[Problem details]: Which of the lines below hold "default"? Please return each one.

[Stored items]
━━━━━━━━━━
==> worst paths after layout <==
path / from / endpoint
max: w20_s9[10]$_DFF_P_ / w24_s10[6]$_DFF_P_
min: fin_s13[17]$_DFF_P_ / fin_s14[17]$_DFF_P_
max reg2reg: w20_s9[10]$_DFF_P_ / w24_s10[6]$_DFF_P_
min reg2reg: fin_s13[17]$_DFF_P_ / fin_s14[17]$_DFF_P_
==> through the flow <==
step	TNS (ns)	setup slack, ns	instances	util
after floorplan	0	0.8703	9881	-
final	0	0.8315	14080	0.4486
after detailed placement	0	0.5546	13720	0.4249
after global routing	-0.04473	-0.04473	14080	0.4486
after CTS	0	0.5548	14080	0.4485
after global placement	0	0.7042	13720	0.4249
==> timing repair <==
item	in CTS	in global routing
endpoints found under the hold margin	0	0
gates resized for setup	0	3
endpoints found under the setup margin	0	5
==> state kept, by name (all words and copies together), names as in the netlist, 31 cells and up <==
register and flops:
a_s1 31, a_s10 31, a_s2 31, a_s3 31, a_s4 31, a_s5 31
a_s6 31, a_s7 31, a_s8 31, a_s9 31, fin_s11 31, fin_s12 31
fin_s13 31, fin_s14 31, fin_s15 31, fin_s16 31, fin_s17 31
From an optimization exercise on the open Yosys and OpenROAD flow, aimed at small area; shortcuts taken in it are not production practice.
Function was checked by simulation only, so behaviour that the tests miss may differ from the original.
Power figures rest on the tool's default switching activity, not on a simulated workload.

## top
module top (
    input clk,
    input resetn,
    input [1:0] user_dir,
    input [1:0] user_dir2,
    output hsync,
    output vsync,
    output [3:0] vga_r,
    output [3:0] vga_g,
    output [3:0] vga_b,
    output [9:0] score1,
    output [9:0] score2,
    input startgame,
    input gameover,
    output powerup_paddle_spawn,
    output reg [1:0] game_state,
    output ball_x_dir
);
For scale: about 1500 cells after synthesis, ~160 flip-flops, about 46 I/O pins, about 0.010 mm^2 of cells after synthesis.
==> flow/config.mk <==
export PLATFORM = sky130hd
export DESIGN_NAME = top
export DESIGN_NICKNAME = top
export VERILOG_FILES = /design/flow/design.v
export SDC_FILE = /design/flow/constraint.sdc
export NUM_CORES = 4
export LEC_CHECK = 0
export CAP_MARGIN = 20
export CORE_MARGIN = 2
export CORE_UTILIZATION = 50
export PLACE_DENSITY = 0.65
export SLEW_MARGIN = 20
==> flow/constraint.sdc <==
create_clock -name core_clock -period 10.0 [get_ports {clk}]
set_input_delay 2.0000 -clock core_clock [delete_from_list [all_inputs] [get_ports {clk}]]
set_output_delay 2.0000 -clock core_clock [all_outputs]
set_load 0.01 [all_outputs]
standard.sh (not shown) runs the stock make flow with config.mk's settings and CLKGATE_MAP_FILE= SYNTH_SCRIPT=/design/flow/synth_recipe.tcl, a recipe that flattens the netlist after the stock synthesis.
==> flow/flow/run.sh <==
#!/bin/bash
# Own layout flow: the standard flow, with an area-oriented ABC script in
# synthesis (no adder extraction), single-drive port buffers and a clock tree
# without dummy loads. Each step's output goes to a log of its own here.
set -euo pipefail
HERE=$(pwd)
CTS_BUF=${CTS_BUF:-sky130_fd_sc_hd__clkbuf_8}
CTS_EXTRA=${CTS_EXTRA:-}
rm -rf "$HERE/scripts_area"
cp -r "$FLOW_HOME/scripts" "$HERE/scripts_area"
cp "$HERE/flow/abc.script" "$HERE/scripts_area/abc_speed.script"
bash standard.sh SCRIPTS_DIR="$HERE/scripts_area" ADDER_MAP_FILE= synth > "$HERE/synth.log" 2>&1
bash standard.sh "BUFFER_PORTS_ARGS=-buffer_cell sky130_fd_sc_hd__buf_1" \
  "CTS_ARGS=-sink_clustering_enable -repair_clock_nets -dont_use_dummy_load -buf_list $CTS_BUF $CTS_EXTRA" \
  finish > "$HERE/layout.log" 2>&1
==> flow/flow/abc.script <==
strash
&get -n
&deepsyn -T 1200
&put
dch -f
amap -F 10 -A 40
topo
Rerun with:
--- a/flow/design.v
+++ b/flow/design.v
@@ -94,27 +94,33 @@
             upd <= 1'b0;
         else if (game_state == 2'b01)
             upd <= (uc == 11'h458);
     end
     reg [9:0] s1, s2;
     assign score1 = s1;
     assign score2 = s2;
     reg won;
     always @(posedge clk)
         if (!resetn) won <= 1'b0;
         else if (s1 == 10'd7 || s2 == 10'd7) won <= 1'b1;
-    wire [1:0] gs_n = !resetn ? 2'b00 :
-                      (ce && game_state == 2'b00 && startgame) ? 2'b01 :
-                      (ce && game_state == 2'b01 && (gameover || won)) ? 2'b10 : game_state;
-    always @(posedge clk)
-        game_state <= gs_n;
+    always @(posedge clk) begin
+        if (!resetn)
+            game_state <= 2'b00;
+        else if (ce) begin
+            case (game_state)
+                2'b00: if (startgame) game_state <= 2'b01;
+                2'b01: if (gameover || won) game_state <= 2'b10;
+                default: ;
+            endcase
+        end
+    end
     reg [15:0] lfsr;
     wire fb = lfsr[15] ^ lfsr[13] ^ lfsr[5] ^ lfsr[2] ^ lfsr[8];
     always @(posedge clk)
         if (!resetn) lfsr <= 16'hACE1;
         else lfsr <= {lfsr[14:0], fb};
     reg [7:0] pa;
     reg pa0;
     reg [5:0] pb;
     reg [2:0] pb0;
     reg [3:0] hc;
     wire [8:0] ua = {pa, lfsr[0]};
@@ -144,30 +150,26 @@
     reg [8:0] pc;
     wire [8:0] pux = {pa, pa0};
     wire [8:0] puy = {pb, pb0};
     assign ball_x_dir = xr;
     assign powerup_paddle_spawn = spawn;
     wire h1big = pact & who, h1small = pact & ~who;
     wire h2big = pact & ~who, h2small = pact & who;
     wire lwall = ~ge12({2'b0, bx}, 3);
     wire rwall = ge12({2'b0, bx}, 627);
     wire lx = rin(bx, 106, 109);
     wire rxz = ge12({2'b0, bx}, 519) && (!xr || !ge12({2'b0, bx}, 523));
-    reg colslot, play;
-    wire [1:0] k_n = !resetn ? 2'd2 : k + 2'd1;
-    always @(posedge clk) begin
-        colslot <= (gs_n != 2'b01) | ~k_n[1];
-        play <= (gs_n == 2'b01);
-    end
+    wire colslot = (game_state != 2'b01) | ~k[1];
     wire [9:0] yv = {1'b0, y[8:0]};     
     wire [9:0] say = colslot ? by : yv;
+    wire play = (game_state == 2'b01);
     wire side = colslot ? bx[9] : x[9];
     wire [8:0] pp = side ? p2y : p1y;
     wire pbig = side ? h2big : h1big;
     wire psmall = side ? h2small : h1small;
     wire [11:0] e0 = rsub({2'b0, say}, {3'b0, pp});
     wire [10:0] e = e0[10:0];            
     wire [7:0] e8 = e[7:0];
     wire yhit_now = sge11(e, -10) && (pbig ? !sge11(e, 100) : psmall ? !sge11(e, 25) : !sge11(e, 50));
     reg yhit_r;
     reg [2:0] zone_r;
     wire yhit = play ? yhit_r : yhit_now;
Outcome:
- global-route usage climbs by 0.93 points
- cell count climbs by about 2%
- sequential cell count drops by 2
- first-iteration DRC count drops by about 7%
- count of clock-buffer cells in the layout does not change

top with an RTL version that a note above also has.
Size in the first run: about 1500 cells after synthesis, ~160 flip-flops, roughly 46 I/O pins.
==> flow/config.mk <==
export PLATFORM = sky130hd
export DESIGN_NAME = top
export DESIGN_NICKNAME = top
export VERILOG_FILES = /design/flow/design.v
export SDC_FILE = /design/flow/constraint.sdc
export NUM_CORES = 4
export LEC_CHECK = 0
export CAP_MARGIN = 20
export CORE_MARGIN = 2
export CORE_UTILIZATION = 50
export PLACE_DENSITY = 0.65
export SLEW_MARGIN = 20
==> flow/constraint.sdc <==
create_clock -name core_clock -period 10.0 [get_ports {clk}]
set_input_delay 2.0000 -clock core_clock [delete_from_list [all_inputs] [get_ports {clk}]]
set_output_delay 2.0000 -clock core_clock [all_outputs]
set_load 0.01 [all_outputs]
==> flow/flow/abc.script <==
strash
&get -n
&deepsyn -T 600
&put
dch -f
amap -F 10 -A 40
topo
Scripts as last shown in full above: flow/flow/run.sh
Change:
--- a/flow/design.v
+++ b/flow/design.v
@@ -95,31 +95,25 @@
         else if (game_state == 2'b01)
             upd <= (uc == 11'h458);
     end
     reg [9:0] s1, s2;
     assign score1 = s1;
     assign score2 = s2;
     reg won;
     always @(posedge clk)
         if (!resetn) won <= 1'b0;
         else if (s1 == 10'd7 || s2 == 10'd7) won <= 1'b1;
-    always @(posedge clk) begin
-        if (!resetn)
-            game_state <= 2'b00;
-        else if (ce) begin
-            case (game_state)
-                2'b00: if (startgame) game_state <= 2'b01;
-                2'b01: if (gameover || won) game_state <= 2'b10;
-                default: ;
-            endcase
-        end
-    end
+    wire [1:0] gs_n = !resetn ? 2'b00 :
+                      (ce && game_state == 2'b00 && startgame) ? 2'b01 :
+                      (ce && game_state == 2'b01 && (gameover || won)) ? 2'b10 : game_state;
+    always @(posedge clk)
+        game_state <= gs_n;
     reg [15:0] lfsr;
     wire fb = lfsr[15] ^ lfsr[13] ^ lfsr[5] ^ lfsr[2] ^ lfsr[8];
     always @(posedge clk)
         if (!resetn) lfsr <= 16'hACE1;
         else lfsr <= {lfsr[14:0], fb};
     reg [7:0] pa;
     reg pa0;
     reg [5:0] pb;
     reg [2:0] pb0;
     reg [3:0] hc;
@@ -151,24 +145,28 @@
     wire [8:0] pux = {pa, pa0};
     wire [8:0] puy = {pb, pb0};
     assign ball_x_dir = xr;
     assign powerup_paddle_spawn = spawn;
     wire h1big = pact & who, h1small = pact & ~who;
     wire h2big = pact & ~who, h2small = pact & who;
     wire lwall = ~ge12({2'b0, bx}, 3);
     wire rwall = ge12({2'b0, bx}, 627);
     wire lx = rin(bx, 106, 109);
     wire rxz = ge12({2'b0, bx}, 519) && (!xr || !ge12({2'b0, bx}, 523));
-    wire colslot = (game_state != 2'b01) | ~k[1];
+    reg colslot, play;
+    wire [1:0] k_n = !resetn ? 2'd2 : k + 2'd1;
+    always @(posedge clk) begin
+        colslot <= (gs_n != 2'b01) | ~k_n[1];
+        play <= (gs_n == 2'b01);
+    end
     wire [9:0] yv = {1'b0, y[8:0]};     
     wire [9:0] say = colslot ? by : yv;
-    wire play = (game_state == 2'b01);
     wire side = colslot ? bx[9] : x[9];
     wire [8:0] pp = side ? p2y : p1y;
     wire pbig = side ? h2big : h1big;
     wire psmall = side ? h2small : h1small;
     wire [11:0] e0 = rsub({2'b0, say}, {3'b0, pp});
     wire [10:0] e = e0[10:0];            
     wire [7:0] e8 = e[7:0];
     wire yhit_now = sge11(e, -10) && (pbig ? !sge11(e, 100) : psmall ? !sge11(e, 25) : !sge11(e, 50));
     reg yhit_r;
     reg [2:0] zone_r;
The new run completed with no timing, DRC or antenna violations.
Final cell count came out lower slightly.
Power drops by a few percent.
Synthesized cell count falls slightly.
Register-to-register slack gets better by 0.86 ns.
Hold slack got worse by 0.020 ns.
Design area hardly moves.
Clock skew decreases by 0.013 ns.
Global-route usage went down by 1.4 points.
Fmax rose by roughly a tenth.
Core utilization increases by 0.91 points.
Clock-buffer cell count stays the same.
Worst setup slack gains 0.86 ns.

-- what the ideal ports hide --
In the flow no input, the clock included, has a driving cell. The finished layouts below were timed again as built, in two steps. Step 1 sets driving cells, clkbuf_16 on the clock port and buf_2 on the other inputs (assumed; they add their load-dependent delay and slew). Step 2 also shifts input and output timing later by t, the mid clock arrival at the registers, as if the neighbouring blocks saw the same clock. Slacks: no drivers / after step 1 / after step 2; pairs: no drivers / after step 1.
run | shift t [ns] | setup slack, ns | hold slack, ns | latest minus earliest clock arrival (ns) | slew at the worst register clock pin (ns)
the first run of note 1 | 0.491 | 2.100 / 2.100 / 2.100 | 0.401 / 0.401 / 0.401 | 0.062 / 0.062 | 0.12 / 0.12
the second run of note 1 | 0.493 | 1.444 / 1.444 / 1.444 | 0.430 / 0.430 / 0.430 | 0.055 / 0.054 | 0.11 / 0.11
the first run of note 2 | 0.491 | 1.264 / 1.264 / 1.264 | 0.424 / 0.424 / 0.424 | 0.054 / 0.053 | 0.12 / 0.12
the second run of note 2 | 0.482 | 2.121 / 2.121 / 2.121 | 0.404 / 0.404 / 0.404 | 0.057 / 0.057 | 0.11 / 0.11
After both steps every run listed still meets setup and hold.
━━━━━━━━━━
[Answer space]:
Power figures rest on the tool's default switching activity, not on a simulated workload.
+                default: ;
-                default: ;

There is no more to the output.